BME PhD Proposal Seminar: James Brennan

Using Fibronectin Matrix Mimetics to Stimulate Three-Dimensional Cellular Self-Assembly

Supervised by Prof. Denise Hocking

Abstract:

Tissue engineering is a rapidly emerging field that focuses on the design of biological substitutes to repair or replace dysfunctional or damaged human tissue or organs. One of the greatest challenges facing tissue engineers is replicating the natural processes that lead to the formation of functional three-dimensional (3D) tissue. A current approach to mimicking the in vivo process of tissue formation takes advantage of the ability of cells to self-assemble into 3D structures in vitro. The field of biomimetics aims to design biomaterials that mimic the structural and signaling functions of the extracellular matrix (ECM) to guide tissue formation in vitro. Fibronectin (FN) is an ECM protein that is polymerized into a biologically active matrix, and FN matrix assembly is necessary for the self-assembly of 3D aggregates in vitro. The Hocking lab has developed a series of recombinant proteins that mimic the ECM form of FN, and preliminary data show that an ECM FN mimetic adhesive substrate stimulates FN-dependent 3D cellular self-assembly. The overall goal of this proposal is to determine how ECM FN mimetics stimulate 3D cellular self-assembly. Rho GTPases (Rho, Rac, Cdc42) are a family of intracellular signaling proteins that regulate FN matrix assembly via actin cytoskeleton-mediated cell contractility.
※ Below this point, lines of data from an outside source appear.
Background: an optimization exercise with open tools, aiming at small area, a short achievable clock period and few clock cycles per item. Do not read the settings as production practice. Only simulation tests tie the RTL to the original design; equivalence was not proved.

## north
Design alu_arbiter, start of the top module:
module alu_arbiter #(
    parameter int unsigned MUL_LAT = 3
) (
    input  logic        clk_i,
    input  logic        rst_i,
    input  logic        req0_valid_i,
    output logic        req0_ready_o,
    input  logic [2:0]  req0_op_i,
    input  logic [31:0] req0_src1_i,
    input  logic [31:0] req0_src2_i,
    input  logic        req1_valid_i,
    output logic        req1_ready_o,
    input  logic [2:0]  req1_op_i,
    input  logic [31:0] req1_src1_i,
    input  logic [31:0] req1_src2_i,
    output logic        rsp_valid_o,
    input  logic        rsp_ready_i,
    output logic        rsp_id_o,
    output logic [31:0] rsp_result_o,
    output logic        busy_o
);
Size in the first run: roughly 180 I/O pins, roughly 0.015 mm^2 of cells after synthesis.
Settings: LEC_CHECK=0, ABC_CLOCK_PERIOD_IN_PS=4000, CAP_MARGIN=20, CORE_MARGIN=2, CORE_UTILIZATION=40, SETUP_SLACK_MARGIN=4.6, SLEW_MARGIN=20; clock period 9.0 ns.
run.sh (not shown) runs the stock make flow with config.mk's settings and CLKGATE_MAP_FILE= SYNTH_SCRIPT=/design/flow/synth_recipe.tcl, a recipe that flattens the netlist after the stock synthesis.
Testbench counts of north, summed over its fixed seeds: cycles 3,103, items 2,400.
Relative to north, the following input files were edited for south:
- ABC_AREA: unset -> 1
- ABC_CLOCK_PERIOD_IN_PS: 4000 -> 6000
- SETUP_SLACK_MARGIN: 4.6 -> 4.45
==> flow/flow/run.sh (new file) <==
#!/bin/bash
# Standard synthesis and layout; the port buffers are made from the smallest
# buffer cell (buffer_ports -buffer_cell) instead of the default choice.
# make's output goes to synth.log and layout.log; each ORFS step keeps its
# own log under orfs/logs.
set -euo pipefail
bash standard.sh synth > synth.log 2>&1
bash standard.sh "BUFFER_PORTS_ARGS=-buffer_cell sky130_fd_sc_hd__buf_1" finish > layout.log 2>&1
==> flow/standard.sh (new file) <==
#!/bin/bash
# synth_recipe.tcl (not shown) runs the flow's synth.tcl, then flattens the netlist and writes it again
# the make line also repeats each setting of config.mk as NAME=value (left out here)
make -C /OpenROAD-flow-scripts/flow DESIGN_CONFIG=/design/flow/config.mk WORK_HOME=/design/flow/orfs CLKGATE_MAP_FILE= SYNTH_SCRIPT=/design/flow/synth_recipe.tcl "${@:-finish}"
removed: flow/run.sh
==> summary.txt <==
south: all stages complete, timing, DRC and antenna checks passed
The cell with the largest stage delay on the worst path comes out sky130_fd_sc_hd__fa_1 in one run and sky130_fd_sc_hd__o21ai_4 in the other, namely in north and south respectively.
south vs north on sequential fraction of total cell area: south is the higher one.
Compared south vs north, and initial standard-cell utilization of the core is up in south.
Against north, final non-filler cell total in south rose by more than 10%.
Modified inputs, east compared to south
- ABC_CLOCK_PERIOD_IN_PS: 6000 -> 4000
- SETUP_SLACK_MARGIN: 4.45 -> 5
- CORE_UTILIZATION: 40 -> 65
- PLACE_DENSITY: unset -> 0.75
- ABC_AREA: 1 -> unset
## What came out
Result: PASS for each of south and east
Compare south and east | non-clock inverter total of the final layout higher: south
Taking south as the reference, in east cell count after placement down 828, global-route usage up 17 points, total wire length down 11%.
The inputs of west differ from those of east as listed below.
- swapping 65 for 40 in CORE_UTILIZATION
- clearing PLACE_DENSITY, which used to be 0.75
- swapping 5 for 4.45 in SETUP_SLACK_MARGIN
- putting CTS_CLUSTER_SIZE at 30 where nothing was set
- putting CTS_BUF_LIST at sky130_fd_sc_hd__clkbuf_4 sky130_fd_sc_hd__clkbuf_8 where nothing was set
- putting ABC_AREA at 1 where nothing was set
Results
Standard-cell row count in west is 17 higher than in east. Final area of west is on par with east. Delta (west minus east): shortest clock period the worst path allows after layout down 0.52 ns, met3 track demand over resource in global routing -13 points, fill cell instance count of the final layout has increased. east reports its worst setup path startpoint as ex_a_q[6] while west reports req1_valid_i. Taking east as the reference point, the number of cells on the critical path of west falls by 12. east → west: post-synthesis to final-layout area growth fell by 4.5 points, fmax increased by 12% relative to the old numbers.
Input-level comparison between middle and west:
- clearing CTS_BUF_LIST, which used to be sky130_fd_sc_hd__clkbuf_4 sky130_fd_sc_hd__clkbuf_8
- swapping 4.45 for 5 in SETUP_SLACK_MARGIN
- clearing CTS_CLUSTER_SIZE, which used to be 30
==> summary.txt <==
- Looking at first-pass GRT wire length across both flows, middle is the weaker of the two, with west ahead.
- For west, the last element of the critical path was req0_ready_o, unlike middle, where it was req1_ready_o.
- Summary: minimum clock period, middle better than west

alu_arbiter, a different RTL version from the one above (not shown whole).
Size: about 2200 cells after synthesis, about 15000 um^2 of cells after synthesis.
Settings: LEC_CHECK=0, ABC_AREA=1, ABC_CLOCK_PERIOD_IN_PS=4000, CAP_MARGIN=5, CORE_MARGIN=2, CORE_UTILIZATION=40, SETUP_SLACK_MARGIN=4.45, SLEW_MARGIN=5; clock period 9.0 ns.
standard.sh (not shown) runs the stock make flow with config.mk's settings and CLKGATE_MAP_FILE= SYNTH_SCRIPT=/design/flow/synth_recipe.tcl, a recipe that flattens the netlist after the stock synthesis.
==> flow/flow/run.sh <==
#!/bin/bash
# Standard synthesis, then the standard layout with the settings below
# passed to make. make's output goes to synth.log and layout.log; each ORFS
# step keeps its own log under orfs/logs.
set -euo pipefail
bash standard.sh synth > synth.log 2>&1
args=(
  "BUFFER_PORTS_ARGS=-buffer_cell sky130_fd_sc_hd__buf_1"
  "CTS_ARGS=-sink_clustering_enable -repair_clock_nets -dont_use_dummy_load -root_buf sky130_fd_sc_hd__clkbuf_8 -buf_list {sky130_fd_sc_hd__clkbuf_4 sky130_fd_sc_hd__clkbuf_8}"
)
bash standard.sh "${args[@]}" finish > layout.log 2>&1
Testbench counts at the start, summed over its fixed seeds: cycles 2,984, items 2,400.
Rerun with:
Settings changed: ABC_AREA 1 to unset, CAP_MARGIN 5 to 20, SETUP_SLACK_MARGIN 4.45 to 5, SLEW_MARGIN 5 to 20.
=>
- The changed run finished clean
- routed wire length decreases by 6.2%
- non-clock buffer count is higher by 32
- design area went up by 2.1%
- die area falls by 1.0%

job 3119:
alu_arbiter with an RTL version that a note above also has.
For scale: roughly 1800 cells after synthesis, about 120 flip-flops, about 180 I/O pins.
clock: 9.0 ns
lec_check: 0
abc_clock_period_in_ps: 4000
cap_margin: 20
core_margin: 2
core_utilization: 40
setup_slack_margin: 5
slew_margin: 20
run.sh (not shown) runs the stock make flow with config.mk's settings and CLKGATE_MAP_FILE= SYNTH_SCRIPT=/design/flow/synth_recipe.tcl, a recipe that flattens the netlist after the stock synthesis.
Stock flow here: none of the scripts above is used.
Testbench counts of job 3119, summed over its fixed seeds: cycles 3,103, items 2,400.
Setup changes, job 3119 to job 5979
Settings: setting ABC_AREA to 1 for the first time; changing SETUP_SLACK_MARGIN from 5 to 4.55.
==> flow/flow/run.sh (new file) <==
#!/bin/bash
# Standard synthesis and layout; the port buffers are made from the smallest
# buffer cell (buffer_ports -buffer_cell) instead of the default choice.
# make's output goes to synth.log and layout.log; each ORFS step keeps its
# own log under orfs/logs.
set -euo pipefail
bash standard.sh synth > synth.log 2>&1
bash standard.sh "BUFFER_PORTS_ARGS=-buffer_cell sky130_fd_sc_hd__buf_1" finish > layout.log 2>&1
==> flow/standard.sh (new file) <==
#!/bin/bash
# synth_recipe.tcl (not shown) runs the flow's synth.tcl, then flattens the netlist and writes it again
# the make line also repeats each setting of config.mk as NAME=value (left out here)
make -C /OpenROAD-flow-scripts/flow DESIGN_CONFIG=/design/flow/config.mk WORK_HOME=/design/flow/orfs CLKGATE_MAP_FILE= SYNTH_SCRIPT=/design/flow/synth_recipe.tcl "${@:-finish}"
removed: flow/run.sh
[summary]
The flow did not stop early for job 5979: all stages ran, and the layout cleared the timing, design-rule and antenna checks.
Looking at the reports, job 3119 completed the entire flow and the layout it produced met the timing, design-rule and antenna checks.
Compared with job 3119, job 5979 shows a shortest clock period the worst path allows after layout that is 0.40 ns lower.
Post-detailed-placement cell area, job 5979 vs job 3119: down by a few percent
The critical path class comes out in2out in one run and reg2reg in the other, namely in job 5979 and job 3119 respectively.
Routed wire in job 5979 totals more than in job 3119.
The final reports for job 5979 and job 3119 show final-layout clock buffer total higher in the former.
Changes observed in job 5979 relative to job 3119: die area rose 1500 um2, initial antenna violation count rose 1, area after synthesis rose about 4%, inverter count rose 206, number of standard cells in the final layout excluding fillers rose about 23%.
The setup slack of job 5979 is larger than that of job 3119.
rsp_res_q[23] as the destination of the critical timing path was reported by job 3119, and req0_ready_o by job 5979.
Modified inputs, job 2765 compared to job 5979
Settings: SETUP_SLACK_MARGIN: 4.55 -> 4.45.
==> flow/flow/run.sh <==
#!/bin/bash
# Standard synthesis, then the standard layout with the settings below
# passed to make. make's output goes to synth.log and layout.log; each ORFS
# step keeps its own log under orfs/logs.
set -euo pipefail
bash standard.sh synth > synth.log 2>&1
args=(
  "BUFFER_PORTS_ARGS=-buffer_cell sky130_fd_sc_hd__buf_1"
  "CTS_ARGS=-sink_clustering_enable -repair_clock_nets -dont_use_dummy_load -root_buf sky130_fd_sc_hd__clkbuf_8 -buf_list {sky130_fd_sc_hd__clkbuf_4 sky130_fd_sc_hd__clkbuf_8}"
)
bash standard.sh "${args[@]}" finish > layout.log 2>&1
[summary]
Job 2765 ends up with lower count of clock-net buffers in the final layout than job 5979 does.
Job 2765 ends up with lower final design utilization than job 5979 does.
In job 2765, the final clock period utilization by the worst path came out 0.36 points above the value in job 5979.
Starting density of the core came out exactly the same in job 2765 and job 5979.
Job 2765 closes out successfully: all stages finished, all timing, DRC and antenna checks passed.
Slowest stage cell on the critical path: sky130_fd_sc_hd__a21boi_2 -> job 2765, sky130_fd_sc_hd__o21ai_4 -> job 5979
The sequential cell area of job 5979 and that of job 2765 are within noise of each other.
Summary of job 2765 over job 5979: number of buffers other than clock buffers in the final layout went down; setup clock skew after layout increased by 0.028 ns relative to the old numbers.
Routed wire length ended up about 0.5% lower on job 2765 than on job 5979.
diff inputs: job 2765 => job 2941
Settings: a change of CORE_UTILIZATION from 40 to 50.
==> flow/flow/run.sh <==
#!/bin/bash
# Standard synthesis and layout; the port buffers are made from the smallest
# buffer cell (buffer_ports -buffer_cell) instead of the default choice.
# make's output goes to synth.log and layout.log; each ORFS step keeps its
# own log under orfs/logs.
set -euo pipefail
bash standard.sh synth > synth.log 2>&1
bash standard.sh "BUFFER_PORTS_ARGS=-buffer_cell sky130_fd_sc_hd__buf_1" finish > layout.log 2>&1
--- outcome ---
From job 2765 to job 2941 the numbers moved as follows: netlist area before placement barely changed, routability congestion estimate from global placement dropped 3.1%. Compare job 2765 and job 2941 | area of combinational cells with multiple inputs lower: job 2941. Cell with the biggest individual delay on the critical path: sky130_fd_sc_hd__o21ai_4 -> job 2941, sky130_fd_sc_hd__a21boi_2 -> job 2765. Job 2941 vs job 2765 — per-cell via count in the routed design climbed by a few percent.
#### Input delta (job 247 over job 2941)
Settings: CORE_UTILIZATION: 50 -> 40; CTS_CLUSTER_DIAMETER: unset -> 100; CTS_BUF_LIST: unset -> sky130_fd_sc_hd__clkbuf_8; CTS_CLUSTER_SIZE: unset -> 40.
==> comparison <==
Both conditions hold for job 247: the flow ran to the end and the final layout passed the timing, design-rule and antenna checks. For area of all placed cells without fillers, job 2941 and job 247 come out practically identical. Between job 247 and job 2941, the difference in period utilization is negligible. Between job 247 and job 2941, routed metal-1 wire length is lower for job 2941, job 247 comes in above that. Job 2941 → job 247: via count went down 244, number of nets in the finished design held, maximum frequency shows no meaningful change.
Inputs modified between job 247 and job 8207:
Settings: clearing CTS_BUF_LIST, which used to be sky130_fd_sc_hd__clkbuf_8; clearing CTS_CLUSTER_DIAMETER, which used to be 100; swapping 4.45 for 5 in SETUP_SLACK_MARGIN; clearing CTS_CLUSTER_SIZE, which used to be 40; clearing ABC_AREA, which used to be 1.
==> flow/flow/run.sh <==
#!/bin/bash
# Standard layout, with the port buffers made from the smallest buffer cell
# (buffer_ports -buffer_cell) instead of the default choice. The make output
# goes to make.log; each ORFS step keeps its own log under orfs/logs.
set -euo pipefail
bash standard.sh "BUFFER_PORTS_ARGS=-buffer_cell sky130_fd_sc_hd__buf_1" finish > make.log 2>&1
--- outcome ---
- Every stage of the flow completed for job 8207, and the final layout passed the timing, design-rule and antenna checks.
- Final instance count without filler cells, job 8207 vs job 247: down by more than 10%
- Going from job 247 to job 8207, the cell total after placement was found to have gone down by 597.
- Compared with job 247, job 8207 improves worst clock skew.
- [compare] base=job 247 new=job 8207: minimum setup slack in the final design went down by 0.30 ns, non-clock buffer count went up by 62.
- For job 8207, the worst setup path startpoint was ex_a_q[7], unlike job 247, where it was req1_valid_i.
- For the critical path depth, job 8207 came in 12 higher than job 247 did.
- Against job 247, number of tap cells inserted in job 8207 fell slightly.
- Compared with job 247, in job 8207 biggest fanout along the worst timing path went up 11, floorplan row count has decreased.

==> separate check: timing with driven ports <==
The flow's constraints put no driver on any port. The routed layouts listed below were extracted and timed again, unchanged, in two steps. Step 1 assumes that a clkbuf_16 drives the clock port and a buf_2 every other input. Step 2 times the ports against the registers' clock, not the clock port: input delays grow and output delays shrink by t, the midpoint of the rising clock arrivals with the driver on. Slacks: no drivers / after step 1 / after step 2; pairs: no drivers / after step 1.
| run | t (ns) | setup WS [ns] | worst setup path after step 2 | slew at the worst register clock pin (ns) | pins driven straight from the clock port |
|---|---|---|---|---|---|
| north | 0.495 | 4.115 / 4.115 / 4.115 | register to register | 0.07 / 0.07 | 1 |
| south | 0.501 | 4.485 / 4.462 / 4.390 | input to register | 0.08 / 0.08 | 1 |
| east | 0.485 | 3.966 / 3.966 / 3.966 | register to register | 0.08 / 0.08 | 1 |
| west | 0.533 | 4.491 / 4.469 / 4.469 | input to output | 0.11 / 0.11 | 1 |
| middle | 0.504 | 4.601 / 4.551 / 4.551 | input to output | 0.07 / 0.07 | 1 |
| the first run of note 2 | 0.516 | 4.502 / 4.480 / 4.480 | input to output | 0.10 / 0.10 | 1 |
| the second run of note 2 | 0.521 | 3.923 / 3.923 / 3.923 | register to register | 0.10 / 0.10 | 1 |
| job 3119 | 0.483 | 4.144 / 4.144 / 4.144 | register to register | 0.07 / 0.07 | 1 |
| job 5979 | 0.503 | 4.546 / 4.524 / 4.406 | input to register | 0.07 / 0.07 | 1 |
| job 2765 | 0.522 | 4.513 / 4.491 / 4.439 | input to register | 0.10 / 0.10 | 1 |
| job 2941 | 0.502 | 4.503 / 4.477 / 4.477 | input to output | 0.07 / 0.07 | 1 |
| job 247 | 0.533 | 4.491 / 4.469 / 4.469 | input to output | 0.11 / 0.11 | 1 |
| job 8207 | 0.488 | 4.191 / 4.191 / 4.191 | register to register | 0.07 / 0.07 | 1 |
After both steps every run listed still meets setup and hold. The setup slack of job 5979, which loses most, moves by -0.022 ns with the drivers and by -0.140 ns with both steps.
We propose a research plan to test the hypothesis that the ECM FN mimetic GST/III-1HRGD stimulates Rac-mediated FN matrix assembly to support 3D self-assembly. In Aim 1, I will identify the sites in GST/III-1HRGD that stimulate 3D self-assembly. In Aim 2, I will determine how adhesion to GST/III-1HRGD affects Rac activation during 3D self-assembly. Understanding how ECM FN mimetics stimulate 3D cellular organization will improve our ability to design biomaterials that direct tissue formation for tissue engineering applications.